■ **Extracted records**
`src/rtl/fifo_pkg.sv`:
```
// Shared FIFO definitions: default geometry and Gray/binary conversion helpers.
// The helpers operate on a zero-extended GRAY_MAX_W-bit value, so any pointer
// up to GRAY_MAX_W bits wide can be converted and then cast back to its width.
package fifo_pkg;

  localparam int ADDR_WIDTH_DEF = 4;
  localparam int GRAY_MAX_W     = 32;

  // Binary to reflected Gray code.
  function automatic logic [GRAY_MAX_W-1:0] bin2gray(input logic [GRAY_MAX_W-1:0] bin);
    return bin ^ (bin >> 1);
  endfunction

  // Reflected Gray code to binary: each binary bit is the XOR of all Gray bits
  // at and above it, i.e. the XOR of every right-shifted copy.
  function automatic logic [GRAY_MAX_W-1:0] gray2bin(input logic [GRAY_MAX_W-1:0] gray);
    logic [GRAY_MAX_W-1:0] bin;
    bin = gray;
    for (int i = 1; i < GRAY_MAX_W; i++) begin
      bin = bin ^ (gray >> i);
    end
    return bin;
  endfunction

endpackage

```
`src/rtl/sync_2ff.sv`:
```
// N-stage flop synchronizer for a Gray-coded bus crossing into wclk.
// The input goes straight into the first flop with no logic in front of it.
module sync_2ff #(
  parameter int WIDTH  = 5,
  parameter int STAGES = 2
) (
  input  logic             wclk,
  input  logic             wrst,
  input  logic [WIDTH-1:0] d_i,
  output logic [WIDTH-1:0] q_o
);

  logic [STAGES-1:0][WIDTH-1:0] stage_q;

  // Shift the asynchronous input through STAGES flops; clear all on reset.
  always_ff @(posedge wclk) begin
    if (wrst) begin
      stage_q <= '0;
    end else begin
      stage_q <= {stage_q[STAGES-2:0], d_i};
    end
  end

  assign q_o = stage_q[STAGES-1];

endmodule

```
`src/rtl/fifo_wptr_full.sv`:
```
// Write-domain pointer and flag generator for the asynchronous FIFO.
// Holds the binary/Gray write pointer, synchronizes the read Gray pointer into
// wclk and derives full, almost-full, fill level and sticky overflow. Flags
// use a stale read pointer, so they can only over-report occupancy.
module fifo_wptr_full
  import fifo_pkg::*;
#(
  parameter int ADDR_WIDTH   = ADDR_WIDTH_DEF,
  parameter int AFULL_THRESH = 2**ADDR_WIDTH - 2,
  parameter int SYNC_STAGES  = 2
) (
  input  logic                wclk,
  input  logic                wrst,
  input  logic                winc,
  input  logic                wovf_clr,
  input  logic [ADDR_WIDTH:0] rptr,
  output logic [ADDR_WIDTH-1:0] waddr,
  output logic [ADDR_WIDTH:0] wptr,
  output logic                wfull,
  output logic                walmost_full,
  output logic [ADDR_WIDTH:0] wcount,
  output logic                woverflow
);

  localparam int PTR_W = ADDR_WIDTH + 1;

  logic [PTR_W-1:0] wbin_q,  wbin_d;
  logic [PTR_W-1:0] wptr_q,  wptr_d;
  logic [PTR_W-1:0] wcount_q, wcount_d;
  logic             wfull_q, wfull_d;
  logic             walmost_full_q, walmost_full_d;
  logic             woverflow_q, woverflow_d;

  logic [PTR_W-1:0] wq2_rptr_s;
  logic [PTR_W-1:0] rbin_s;
  logic [PTR_W-1:0] full_gray_s;
  logic             wr_ok_s;

  sync_2ff #(
    .WIDTH  (PTR_W),
    .STAGES (SYNC_STAGES)
  ) u_sync_rptr (
    .wclk (wclk),
    .wrst (wrst),
    .d_i  (rptr),
    .q_o  (wq2_rptr_s)
  );

  // Next pointer, full/almost-full/fill-level and sticky overflow.
  always_comb begin
    wr_ok_s        = winc & ~wfull_q;
    wbin_d         = wbin_q + PTR_W'(wr_ok_s);
    wptr_d         = PTR_W'(bin2gray(GRAY_MAX_W'(wbin_d)));
    rbin_s         = PTR_W'(gray2bin(GRAY_MAX_W'(wq2_rptr_s)));
    // Full when the write pointer is one lap ahead: top two Gray bits
    // inverted, remaining bits equal.
    full_gray_s    = {~wq2_rptr_s[PTR_W-1:PTR_W-2], wq2_rptr_s[PTR_W-3:0]};
    wfull_d        = (wptr_d == full_gray_s);
    wcount_d       = wbin_d - rbin_s;
    walmost_full_d = (wcount_d >= PTR_W'(AFULL_THRESH));
    // A new overflow event takes priority over a clear in the same cycle.
    if (winc && wfull_q) begin
      woverflow_d = 1'b1;
    end else if (wovf_clr) begin
      woverflow_d = 1'b0;
    end else begin
      woverflow_d = woverflow_q;
    end
  end

  // State registers with synchronous reset.
  always_ff @(posedge wclk) begin
    if (wrst) begin
      wbin_q         <= '0;
      wptr_q         <= '0;
      wcount_q       <= '0;
      wfull_q        <= 1'b0;
      walmost_full_q <= 1'b0;
      woverflow_q    <= 1'b0;
    end else begin
      wbin_q         <= wbin_d;
      wptr_q         <= wptr_d;
      wcount_q       <= wcount_d;
      wfull_q        <= wfull_d;
      walmost_full_q <= walmost_full_d;
      woverflow_q    <= woverflow_d;
    end
  end

  assign waddr        = wbin_q[ADDR_WIDTH-1:0];
  assign wptr         = wptr_q;
  assign wfull        = wfull_q;
  assign walmost_full = walmost_full_q;
  assign wcount       = wcount_q;
  assign woverflow    = woverflow_q;

endmodule

```
`config.mk`:
```
export PLATFORM = sky130hd
export DESIGN_NAME = fifo_wptr_full
export DESIGN_NICKNAME = d
export VERILOG_FILES = /design/src/rtl/fifo_pkg.sv /design/src/rtl/sync_2ff.sv /design/src/rtl/fifo_wptr_full.sv
export SDC_FILE = /design/constraint.sdc
export NUM_CORES = 1
export LEC_CHECK = 0
export CORE_MARGIN = 3
export CORE_UTILIZATION = 52
export CTS_CLUSTER_SIZE = 25
export DETAILED_ROUTE_END_ITERATION = 16
export PLACE_DENSITY = 0.9
export RECOVER_POWER = 50
export REMOVE_ABC_BUFFERS = 1
export SYNTH_ARGS = -nofsm -noshare
export SYNTH_HDL_FRONTEND = slang
export SYNTH_SLANG_ARGS = --single-unit
export TNS_END_PERCENT = 5
```
`constraint.sdc`:
```
create_clock -name wclk -period 7 [get_ports wclk]
set_clock_uncertainty 0.15 [all_clocks]
set_input_delay 0.7 -clock wclk [delete_from_list [all_inputs] [get_ports wclk]]
set_output_delay 0.7 -clock wclk [all_outputs]
set_load 0.02 [all_outputs]
```
==> impl_results.md <==
- Die footprint: 2910 sq um
- Clock slew at reported path FFs: 0.14 ns
- Peak fanout along the critical path: 7
- Num CTS Buffers: 3
- Seq/Total Area, Yosys: 45.3%
- Status: finished clean
- Asr flop ratio synth: 0%
- CTS tree: built
- Fillers: 165
- Post CTS Setup Buffer Count: 0
- CP startpoint kind: input pin
- Starting Density: 57.9%
- Die X: 53.9 microns
- Max transition margin: 41.7%
- Worst Reg-to-Reg Cells: 10
- Syn Inst Count: 121
- Period Utilization, post-route: 46.9%
- Routability cong.: 0.796
- Hold Path Depth: 1
- # Max-Cap Violations: 0
- Top-area cell type share of the netlist area: 45.3%
- Root buf cell: clkbuf_4
- Avg WL per Cell: 11.7 microns
- Largest net degree at the start of global routing: 28
- Core box area: 2060 sq um
- Number of synthesized flops with an enable pin: 0
- First-pass GRT wire length: 3350 microns
- Mapped cell area: 1190 sq um
- CTS max path bufs: 2
- Total gr overflow: 0
- Yosys reg bits: 27
- Final Core Density: 71.6%
- Top cell type by total area after synthesis: dfxtp_1
- Total GRT Usage: 16.3%
- Ys Warns: 0
- Post-Route Setup TNS: 0 ns
- Worst Tran Pin Value: 0.871 ns
- Crit path DAT: 3.32 ns
- Fin crit period: 3.28 ns
- Initial antenna violation count: 0
- Clk_lat worst skew: 0.32 ns
- Pleak: 0.639 nW
- Most frequent cell after synthesis: dfxtp_1
- Distinct cells, synth: 31
- Residual DRC: 0
- First-pass iteration count of the detailed router: 4
- Hold Crit Class: flop to flop
- Sequential Area: 541 sq um
- CTS resizes: 0
- Synth area leaders: dfxtp_1 45%, xnor2_1 8.8%, nor2b_1 6.8%
- Hold_buf cts: 0
- Number of global-route vias before repair: 792
- Antenna-violating nets left: 0
- Max IR drop VDD: 151 uV
- Syn_area_per_cell: 9.86 sq um
- 1st-iter DRT viols: 6
- Hold Vio Cnt, Final: 0
- Max frequency: 305 MHz
- Core Rows: 16
- Area grow syn2layout: 23.7%
- Num ports: 26
- Vias per inst: 5.00
- RSZ-0062 raised after global routing: no
- Detailed placer's ending HPWL: 1560 microns
- H-tree levels: 1
- Setup crit end kind: flop
- Area of the multi-input gates: 598 sq um
- Nets: 162
- Layout cells sized above 1: 4.83%
- Die height: 53.9 microns
- Cell Pwr Density: 223 nW/um^2
- Dominant synthesized flop cell: dfxtp_1
- Diode count: 0
- Sink Count: 27
- CP required: 7.04 ns
- Synth cell count leaders: 27 x dfxtp_1, 14 x nor2_1, 13 x nor2b_1
- Final setup viols: 0
- Port Buffers: 25
- Final Max Slew Viols: 0
- Drt total wl: 2000 microns
- WS Path Type: input pin to flop
- Via count: 860
===== config.mk =====
export PLATFORM = sky130hd
export DESIGN_NAME = vga_sync_gen_flat
export DESIGN_NICKNAME = d
export VERILOG_FILES = /design/src/rtl/vga_sync_if.sv /design/src/rtl/vga_sync_gen.sv /design/src/flat_wrapper.sv
export SDC_FILE = /design/constraint.sdc
export NUM_CORES = 1
export LEC_CHECK = 0
export CAP_MARGIN = 20
export CORE_MARGIN = 1
export CORE_UTILIZATION = 46
export CTS_CLUSTER_SIZE = 28
export DETAILED_ROUTE_END_ITERATION = 8
export PLACE_DENSITY_LB_ADDON = 0.3
export SLEW_MARGIN = 15
export SYNTH_ARGS = -nofsm -noshare
export SYNTH_HDL_FRONTEND = slang
export SYNTH_SLANG_ARGS = --single-unit

===== constraint.sdc =====
create_clock -name clock_50 -period 1.8 [get_ports clock_50]
set_clock_uncertainty 0.05 [all_clocks]
set_input_delay 0.27 -clock clock_50 [delete_from_list [all_inputs] [get_ports clock_50]]
set_output_delay 0.27 -clock clock_50 [all_outputs]
set_load 0.01 [all_outputs]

■ **Task directions**
Of all the lines in the records, how many have the word "pointer"? Write only the number.

■ **Response below**
6